The US has about 924,100 hospital beds (2.8 per 1000 people). California has only 1.8. Countries like Germany have 8. South Korea has 12. (Their hospital system got overloaded nonetheless.) Most of these beds are in use, but we can create more, using improvisation (for instance using hotels and school gyms) and strategic resources of the military, national guard and other organizations.
Based on Chinese data, we can estimate that
about 20% of COVID-19 cases are severe and require hospitalization.
More important is the
number of ICU beds, which by some estimates can be stretched to
about a 100,000, and of which about 30,000 may be available.
About 5% of all COVID-19 cases need intensive care, and without it, all of them will die.
An important part of the equation are ventilators. Most of the critically ill COVID-19 cases die of an infection of the lungs that makes it impossible to breathe and even destroys so much tissue that the blood can no longer be sufficiently oxygenated. These patients need intubation and mechanical ventilation to give them a chance of survival, or even an ECMO machine, which oxygenates the blood directly.
About 6% of all cases need a ventilator, and if hospitals put all existing ventilators to use,
we have 160,000 of them. In addition, the CDC has a strategic stockpile of 8900 ventilators that can be deployed in hospitals that need them.

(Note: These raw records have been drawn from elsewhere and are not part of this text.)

**src/rtl/sensor_pkg.sv**
```systemverilog
// Shared constants for the irrigation sensor input conditioning stage.
package sensor_pkg;

  localparam int N_CH              = 6;
  localparam int DEFAULT_DB_CYCLES = 50000;  // 1 ms at 50 MHz

  localparam int CH_L  = 0;
  localparam int CH_M  = 1;
  localparam int CH_H  = 2;
  localparam int CH_T  = 3;
  localparam int CH_UA = 4;
  localparam int CH_US = 5;

endpackage

```
**src/rtl/debounce_channel.sv**
```systemverilog
// One input channel: 2-FF synchroniser, debounce counter and clean level.
module debounce_channel #(
  parameter int   DB_CYCLES = sensor_pkg::DEFAULT_DB_CYCLES,
  parameter int   CNT_W     = $clog2(DB_CYCLES + 1),
  parameter logic RST_BIT   = 1'b0
) (
  input  logic clock,
  input  logic reset,
  input  logic raw_i,
  output logic clean_o,
  output logic flip_o,
  output logic idle_o
);

  logic             s1_q, s1_d;
  logic             s2_q, s2_d;
  logic             clean_q, clean_d;
  logic [CNT_W-1:0] cnt_q, cnt_d;

  // NOTE: every output of this block gets a default before any branch, so no
  // path leaves a signal unassigned and no latch is inferred.
  always_comb begin
    s1_d    = raw_i;
    s2_d    = s1_q;
    clean_d = clean_q;
    cnt_d   = '0;
    flip_o  = 1'b0;
    if (s2_q != clean_q) begin
      if (cnt_q == CNT_W'(DB_CYCLES - 1)) begin
        clean_d = s2_q;
        flip_o  = 1'b1;
      end else begin
        cnt_d = cnt_q + 1'b1;
      end
    end
    // Next-state view lets the top register 'stable' in the settling cycle.
    idle_o = (s2_d == clean_d) && (cnt_d == '0);
  end

  // NOTE: state registers use non-blocking assignments so all flops sample
  // pre-edge values; the async reset also clears any partial count.
  always_ff @(posedge clock or posedge reset) begin
    if (reset) begin
      s1_q    <= RST_BIT;
      s2_q    <= RST_BIT;
      clean_q <= RST_BIT;
      cnt_q   <= '0;
    end else begin
      s1_q    <= s1_d;
      s2_q    <= s2_d;
      clean_q <= clean_d;
      cnt_q   <= cnt_d;
    end
  end

  assign clean_o = clean_q;

endmodule

```
**src/rtl/sensor_debouncer.sv**
```systemverilog
// Debounces the six raw level/temperature/humidity inputs and reports
// change pulses, a saturating change count and an all-stable flag.
module sensor_debouncer #(
  parameter int              N_CH      = sensor_pkg::N_CH,
  parameter int              DB_CYCLES = sensor_pkg::DEFAULT_DB_CYCLES,
  parameter int              CNT_W     = $clog2(DB_CYCLES + 1),
  parameter logic [N_CH-1:0] RST_VAL   = '0
) (
  input  logic            clock,
  input  logic            reset,
  input  logic [N_CH-1:0] raw_in,
  output logic [N_CH-1:0] clean_out,
  output logic            changed,
  output logic            stable,
  output logic [7:0]      change_count
);

  logic [N_CH-1:0] flip;
  logic [N_CH-1:0] idle;

  logic       changed_q, changed_d;
  logic       stable_q, stable_d;
  logic [7:0] count_q, count_d;

  for (genvar i = 0; i < N_CH; i++) begin : g_ch
    debounce_channel #(
      .DB_CYCLES (DB_CYCLES),
      .CNT_W     (CNT_W),
      .RST_BIT   (RST_VAL[i])
    ) u_ch (
      .clock   (clock),
      .reset   (reset),
      .raw_i   (raw_in[i]),
      .clean_o (clean_out[i]),
      .flip_o  (flip[i]),
      .idle_o  (idle[i])
    );
  end

  // Simultaneous flips in several channels count as one change event.
  always_comb begin
    changed_d = |flip;
    stable_d  = &idle;
    count_d   = count_q;
    if (changed_d && (count_q != 8'hFF)) begin
      count_d = count_q + 8'd1;
    end
  end

  always_ff @(posedge clock or posedge reset) begin
    if (reset) begin
      changed_q <= 1'b0;
      stable_q  <= 1'b1;
      count_q   <= 8'd0;
    end else begin
      changed_q <= changed_d;
      stable_q  <= stable_d;
      count_q   <= count_d;
    end
  end

  assign changed      = changed_q;
  assign stable       = stable_q;
  assign change_count = count_q;

endmodule
```
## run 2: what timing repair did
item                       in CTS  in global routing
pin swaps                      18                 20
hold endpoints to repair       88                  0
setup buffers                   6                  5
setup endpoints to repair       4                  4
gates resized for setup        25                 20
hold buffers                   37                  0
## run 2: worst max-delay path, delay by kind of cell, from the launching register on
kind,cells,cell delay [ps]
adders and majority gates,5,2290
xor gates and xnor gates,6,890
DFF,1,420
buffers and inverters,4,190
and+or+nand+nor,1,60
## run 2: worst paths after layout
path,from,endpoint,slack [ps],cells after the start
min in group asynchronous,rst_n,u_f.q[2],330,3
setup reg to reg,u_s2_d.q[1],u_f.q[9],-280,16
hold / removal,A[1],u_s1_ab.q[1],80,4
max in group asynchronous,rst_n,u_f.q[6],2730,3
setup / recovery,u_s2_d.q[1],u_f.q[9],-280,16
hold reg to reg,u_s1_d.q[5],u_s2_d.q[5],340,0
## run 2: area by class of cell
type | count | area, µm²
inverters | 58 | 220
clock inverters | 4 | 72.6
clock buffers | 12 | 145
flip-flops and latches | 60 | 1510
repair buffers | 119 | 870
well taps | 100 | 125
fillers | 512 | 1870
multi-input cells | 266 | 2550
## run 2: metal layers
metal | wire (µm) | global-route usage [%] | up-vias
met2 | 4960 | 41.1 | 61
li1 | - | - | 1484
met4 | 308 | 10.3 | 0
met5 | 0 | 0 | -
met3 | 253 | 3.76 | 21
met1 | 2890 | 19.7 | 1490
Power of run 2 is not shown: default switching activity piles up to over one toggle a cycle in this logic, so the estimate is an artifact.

If we take the number of ventilators as a proximate limit on the medical resources, it means
we can take care of up to 170,000 critically ill patients at the same time.
Without containment, the virus becomes endemic, and leading epidemiologists like Marc Lipsitch (Harvard) and Christian Drosten (Charité Berlin) estimate that
between 40% and 70% of the population get infected until we develop some degree of herd immunity.
In a population like the US (327 million), that means between 130 million and 230 million. Let’s assume that 55% of the US population (the middle ground) get infected between March and December, and we are looking at 180 million people.
Of the 180 million, 80% will be regarded as “mild” cases...About 20% will develop a severe case and need medical support to survive...And about 6% may need intubation, because they can no longer breathe on their own.
The brown line near the bottom: that’s our limited supply of ventilators and intensive care beds! The red curve does not contain all cases of COVID-19, but only those 6% that will die if we cannot put them on a ventilator for something like four weeks.
This is how our normally distributed curve looks like when it contains 10.8 million patients, of which no more than 170,000 are ill at the same time:
Dampening the infection rate of COVID-19 to a level that is compatible with our medical system means that we would have to spread the epidemic over more than a decade!
But the point of my argument is not that we are doomed, or that 6% of our population has to die, but that we must understand that
containment is unavoidable, and should not be postponed, because later containment is going to be less effective and more expensive, and leads to additional deaths.
China has demonstrated to us that containment works: the complete lockdown of Wuhan did not lead to starvation or riots, and it has allowed the country to prevent the spread of large number of cases into other regions....Wuhan, the epicenter of the outbreak, now observes less than 10 cases per day.
For some reason, Western countries refused to learn the lesson. Italy thought they could get away with letting the virus spread, until their hospitals collapsed under the load, and older people or those with a history of cancer, organ transplants or diabetes were excluded from access to critical care. The US, UK and Germany are not yet at this point: they try to “flatten the curve” by implementing ineffective or half hearted measures that are only meant to slow down the spread of the disease, instead of containing it.
This means that some countries will stomp out the virus and others will not. In a few months from now, the world will turn into red zones and green zones, and almost all travel from red zones into green zones will come to a halt, until an effective treatment for COVID-19 is found.